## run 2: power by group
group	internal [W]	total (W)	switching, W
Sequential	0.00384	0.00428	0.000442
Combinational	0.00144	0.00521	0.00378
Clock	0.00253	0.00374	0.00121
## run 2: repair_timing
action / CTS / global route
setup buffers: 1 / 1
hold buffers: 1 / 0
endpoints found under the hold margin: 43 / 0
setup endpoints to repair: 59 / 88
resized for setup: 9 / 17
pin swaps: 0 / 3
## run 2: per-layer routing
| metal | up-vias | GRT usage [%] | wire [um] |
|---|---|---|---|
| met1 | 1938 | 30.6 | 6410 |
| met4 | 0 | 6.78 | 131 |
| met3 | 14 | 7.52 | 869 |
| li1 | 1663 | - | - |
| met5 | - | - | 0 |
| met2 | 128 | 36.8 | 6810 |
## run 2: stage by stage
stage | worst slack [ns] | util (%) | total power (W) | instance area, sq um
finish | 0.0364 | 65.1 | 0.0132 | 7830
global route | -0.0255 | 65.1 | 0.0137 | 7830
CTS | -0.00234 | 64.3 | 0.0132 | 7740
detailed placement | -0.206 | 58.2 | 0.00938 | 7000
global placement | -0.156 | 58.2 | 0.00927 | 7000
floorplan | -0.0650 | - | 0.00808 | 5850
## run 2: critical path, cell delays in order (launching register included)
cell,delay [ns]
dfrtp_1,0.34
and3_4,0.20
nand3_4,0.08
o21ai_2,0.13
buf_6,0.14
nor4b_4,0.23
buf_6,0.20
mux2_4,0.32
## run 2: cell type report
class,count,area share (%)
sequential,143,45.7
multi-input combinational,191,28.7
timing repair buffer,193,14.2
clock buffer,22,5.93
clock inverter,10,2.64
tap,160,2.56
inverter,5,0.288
===== config.mk =====
export PLATFORM = sky130hd
export DESIGN_NAME = hw_log_store
export DESIGN_NICKNAME = d
export VERILOG_FILES = /design/src/rtl/hls_pkg.sv /design/src/rtl/hls_array.sv /design/src/rtl/hls_ctrl.sv /design/src/rtl/hw_log_store.sv
export SDC_FILE = /design/constraint.sdc
export NUM_CORES = 1
export LEC_CHECK = 0
export ABC_AREA = 1
export BUFFER_PORTS_ARGS = -buffer_cell sky130_fd_sc_hd__buf_2
export CELL_PAD_IN_SITES_DETAIL_PLACEMENT = 1
export CELL_PAD_IN_SITES_GLOBAL_PLACEMENT = 1
export CORE_UTILIZATION = 48
export CTS_CLUSTER_DIAMETER = 30
export CTS_CLUSTER_SIZE = 20
export DETAILED_ROUTE_END_ITERATION = 12
export GPL_ROUTABILITY_DRIVEN = 0
export HOLD_SLACK_MARGIN = 0.1
export PLACE_DENSITY = 0.83
export SLEW_MARGIN = 25
export SYNTH_ARGS = -nofsm -noshare
export SYNTH_HDL_FRONTEND = slang
export SYNTH_SLANG_ARGS = --single-unit

===== constraint.sdc =====
create_clock -name clk_i -period 2.5 [get_ports clk_i]
set_input_delay 0.125 -clock clk_i [delete_from_list [all_inputs] [get_ports clk_i]]
set_output_delay 0.125 -clock clk_i [all_outputs]
set_load 0.02 [all_outputs]

===== src/rtl/hls_pkg.sv =====
package hls_pkg;
  typedef enum logic [1:0] {
    ST_OK         = 2'd0,
    ST_WR_ERR     = 2'd1,
    ST_ERASE_ERR  = 2'd2,
    ST_VERIFY_ERR = 2'd3
  } status_e;

  typedef enum logic [2:0] {
    S_IDLE, S_WSCAN, S_ERASE, S_ECHK, S_PROG, S_PCHK, S_RSCAN, S_ISCAN
  } state_e;

  typedef enum logic [1:0] {
    OP_WRITE, OP_READ, OP_INIT
  } op_e;
endpackage


===== src/rtl/hls_array.sv =====
module hls_array #(
  parameter int W     = 16,
  parameter int DEPTH = 32,
  localparam int AW   = $clog2(DEPTH)
) (
  input  logic          clk_i,
  input  logic          rst_ni,
  input  logic          erase_i,
  input  logic          prog_i,
  input  logic [AW-1:0] addr_i,
  input  logic [W-1:0]  wdata_i,
  input  logic [W-1:0]  stuck_i,
  output logic [W-1:0]  rdata_o
);
  logic [W-1:0] mem_q [DEPTH];

  for (genvar g = 0; g < DEPTH; g++) begin : g_cell
    always_ff @(posedge clk_i or negedge rst_ni) begin
      if (!rst_ni)                               mem_q[g] <= '1;
      else if (erase_i)                          mem_q[g] <= ~stuck_i;
      else if (prog_i && addr_i == AW'(g))       mem_q[g] <= mem_q[g] & wdata_i & ~stuck_i;
    end
  end

  assign rdata_o = mem_q[addr_i];
endmodule


===== src/rtl/hls_ctrl.sv =====
module hls_ctrl
  import hls_pkg::*;
#(
  parameter int W     = 16,
  parameter int DEPTH = 32,
  localparam int AW   = $clog2(DEPTH)
) (
  input  logic          clk_i,
  input  logic          rst_ni,
  input  logic          wr_req_i,
  input  logic [W-1:0]  wr_data_i,
  input  logic          rd_req_i,
  input  logic          init_req_i,
  input  logic [W-1:0]  rdata_i,
  output logic          erase_o,
  output logic          prog_o,
  output logic [AW-1:0] addr_o,
  output logic [W-1:0]  wdata_o,
  output logic          busy_o,
  output logic          done_o,
  output logic [1:0]    status_o,
  output logic [W-1:0]  rd_data_o
);
  localparam logic [AW-1:0] LAST   = AW'(DEPTH - 1);
  localparam logic [W-1:0]  ERASED = '1;

  state_e        state_q;
  op_e           op_q;
  status_e       status_q;
  logic [AW-1:0] idx_q;
  logic [W-1:0]  data_q, rd_q;
  logic          done_q;
  logic          free, at_last;

  assign free    = (rdata_i == ERASED);
  assign at_last = (idx_q == LAST);

  always_ff @(posedge clk_i or negedge rst_ni) begin
    if (!rst_ni) begin
      state_q  <= S_IDLE;
      op_q     <= OP_READ;
      status_q <= ST_OK;
      idx_q    <= '0;
      data_q   <= '0;
      rd_q     <= ERASED;
      done_q   <= 1'b0;
    end else begin
      done_q <= 1'b0;
      unique case (state_q)
        S_IDLE: begin
          if (init_req_i) begin
            op_q <= OP_INIT; idx_q <= '0; state_q <= S_ISCAN;
          end else if (wr_req_i) begin
            op_q <= OP_WRITE; data_q <= wr_data_i; idx_q <= '0; state_q <= S_WSCAN;
          end else if (rd_req_i) begin
            op_q <= OP_READ; idx_q <= LAST; state_q <= S_RSCAN;
          end
        end
        S_WSCAN: begin
          if (free)         state_q <= S_PROG;
          else if (at_last) state_q <= S_ERASE;
          else              idx_q   <= idx_q + AW'(1);
        end
        S_ISCAN: begin
          if (!free) begin
            status_q <= ST_OK; done_q <= 1'b1; state_q <= S_IDLE;
          end else if (at_last) state_q <= S_ERASE;
          else                  idx_q   <= idx_q + AW'(1);
        end
        S_ERASE: begin
          idx_q <= '0; state_q <= S_ECHK;
        end
        S_ECHK: begin
          if (!free) begin
            status_q <= ST_ERASE_ERR; done_q <= 1'b1; state_q <= S_IDLE;
          end else if (at_last) begin
            if (op_q == OP_WRITE) begin
              idx_q <= '0; state_q <= S_PROG;
            end else begin
              status_q <= ST_OK; done_q <= 1'b1; state_q <= S_IDLE;
            end
          end else idx_q <= idx_q + AW'(1);
        end
        S_PROG: state_q <= S_PCHK;
        S_PCHK: begin
          status_q <= (rdata_i == data_q) ? ST_OK : ST_VERIFY_ERR;
          done_q   <= 1'b1;
          state_q  <= S_IDLE;
        end
        S_RSCAN: begin
          if (!free || idx_q == '0) begin
            rd_q <= rdata_i; status_q <= ST_OK; done_q <= 1'b1; state_q <= S_IDLE;
          end else idx_q <= idx_q - AW'(1);
        end
        default: state_q <= S_IDLE;
      endcase
    end
  end

  assign erase_o   = (state_q == S_ERASE);
  assign prog_o    = (state_q == S_PROG);
  assign addr_o    = idx_q;
  assign wdata_o   = data_q;
  assign busy_o    = (state_q != S_IDLE);
  assign done_o    = done_q;
  assign status_o  = status_q;
  assign rd_data_o = rd_q;
endmodule


===== src/rtl/hw_log_store.sv =====
module hw_log_store #(
  parameter int W     = 16,
  parameter int DEPTH = 32
) (
  input  logic         clk_i,
  input  logic         rst_ni,
  input  logic         wr_req_i,
  input  logic [W-1:0] wr_data_i,
  input  logic         rd_req_i,
  input  logic         init_req_i,
  input  logic [W-1:0] stuck_zero_i,
  output logic         busy_o,
  output logic         done_o,
  output logic [1:0]   status_o,
  output logic [W-1:0] rd_data_o
);
  localparam int AW = $clog2(DEPTH);

  logic          erase, prog;
  logic [AW-1:0] addr;
  logic [W-1:0]  wdata, rdata;

  hls_ctrl #(.W(W), .DEPTH(DEPTH)) u_ctrl (
    .clk_i, .rst_ni, .wr_req_i, .wr_data_i, .rd_req_i, .init_req_i,
    .rdata_i(rdata), .erase_o(erase), .prog_o(prog), .addr_o(addr),
    .wdata_o(wdata), .busy_o, .done_o, .status_o, .rd_data_o
  );

  hls_array #(.W(W), .DEPTH(DEPTH)) u_array (
    .clk_i, .rst_ni, .erase_i(erase), .prog_i(prog), .addr_i(addr),
    .wdata_i(wdata), .stuck_i(stuck_zero_i), .rdata_o(rdata)
  );
endmodule


==> metrics.yaml, run 1 <==
status: "aborted with a tool error"
haltStage: "global routing"
firstError: "[ERROR GRT-0232] Routing congestion too high. Check the congestion heatmap in the GUI."
rows: 86
clock_path_buffers: 3
grtUsageTotal_pct: 70.56
port_buffers: 56
dp_hpwl_um: 64910
grt_max_degree: 163
grt_overflow_total: 22
cts_buffers: 133
pin_count: 57
ys_warn_count: 0
synthesis.nets: 3246
async_flop_share_pct: 100.0
die_x_um: 239.6
die_h_um: 239.6
cts.htree.levels: 4
syn_area_per_cell_um2: 8.465
synthTopCellsByArea: "dfstp_2 51%, nand2_1 10%, a22oi_1 8.0%"
synth_area_um2: 27100
synthFlopType: "dfstp_2"
synth_top_area_share_pct: 51.28
start_util_pct: 48.91
crit_endpoint: "u_ctrl.addr_o[4]$_DFFE_PN0P_/D"
synth_top_cell_by_area: "dfstp_2"
worst-ep-kind: "sequential cell input"
synth_cell_types: 36
synth.yosys.seq_area_share_pct: 53.87
synth_edf_count: 0
root_buffer: "clkbuf_16"
synth_cells: 3202
ys_ff_latch: 557
cts.sinks: 557
metrics by stage:
stage | area (um2) | hold WS (ns) | setup WS (ns) | std cells | TNS, ns
after CTS | 35780 | 0.1664 | -0.5311 | 4286 | -13.70
after detailed placement | 29920 | 0.3468 | -0.7620 | 3983 | -20.69
after global placement | 29920 | 0.3345 | -0.5332 | 3983 | -15.51
after floorplan | 27100 | -0.1706 | 0.2846 | 3202 | 0
layer usage:
metal  overflow  GRT usage [%]
met2          9          86.69
met1          0          70.51
met4         13          70.96
met5          0          26.41
met3          0          55.10
logic make-up after synthesis:
kind of cell / synth area share, %
flops: 53.87
buf+inv: 8.891
compound gates: 17.49
simple gates: 19.00
fa+ha+maj: 0.3231
mux: 0.04154
xor+xnor: 0.3878
synth_stat cells, types with 3 or more instances:
cell type  count
inv_2          5
o21bai_1      16
ha_1           7
buf_1          8
nor2_4         4
xor2_1         6
a21oi_1      310
nand2_1      734
o21ai_1        6
nand2_2        4
o211ai_1      79
xnor2_1        6
buf_4         25
dfrtp_1       28
nand3_1      218
buf_6          3
dfstp_2      529
nor2_1       315
o21ai_0       50
inv_1        330
nor3_1         3
clkbuf_1     151
a22oi_1      288
buf_2         65
timing repair:
action	in CTS
hold endpoints to repair	430
cloned	6
endpoints found under the setup margin	163
hold buffers	46
buffers inserted	10
resized for setup	166
pin swaps	46
==> run 2: changes to the inputs <==
- CELL_PAD_IN_SITES_DETAIL_PLACEMENT: 1 -> default
- CELL_PAD_IN_SITES_GLOBAL_PLACEMENT: 1 -> default
- CORE_UTILIZATION: 48 -> 34
- CTS_CLUSTER_DIAMETER: 30 -> default
- CTS_CLUSTER_SIZE: 20 -> default
- HOLD_SLACK_MARGIN: 0.1 -> default
- PLACE_DENSITY: 0.83 -> default
- PLACE_DENSITY_LB_ADDON: default -> 0.15
==> run 2 against run 1 <==
Compared with the run above:
- the flow now finishes, with violations (setup timing)
- area after synthesis unchanged
- synthesized cell count unchanged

• WHAT IS REQUIRED: With the first line of the records as the start and the line holding "global route | -0.0255 | 65.1 | 0.0137 | 7830" as the end, please copy exactly those lines and no others.

• RESULT:
## run 2: power by group
group	internal [W]	total (W)	switching, W
Sequential	0.00384	0.00428	0.000442
Combinational	0.00144	0.00521	0.00378
Clock	0.00253	0.00374	0.00121
## run 2: repair_timing
action / CTS / global route
setup buffers: 1 / 1
hold buffers: 1 / 0
endpoints found under the hold margin: 43 / 0
setup endpoints to repair: 59 / 88
resized for setup: 9 / 17
pin swaps: 0 / 3
## run 2: per-layer routing
| metal | up-vias | GRT usage [%] | wire [um] |
|---|---|---|---|
| met1 | 1938 | 30.6 | 6410 |
| met4 | 0 | 6.78 | 131 |
| met3 | 14 | 7.52 | 869 |
| li1 | 1663 | - | - |
| met5 | - | - | 0 |
| met2 | 128 | 36.8 | 6810 |
## run 2: stage by stage
stage | worst slack [ns] | util (%) | total power (W) | instance area, sq um
finish | 0.0364 | 65.1 | 0.0132 | 7830
global route | -0.0255 | 65.1 | 0.0137 | 7830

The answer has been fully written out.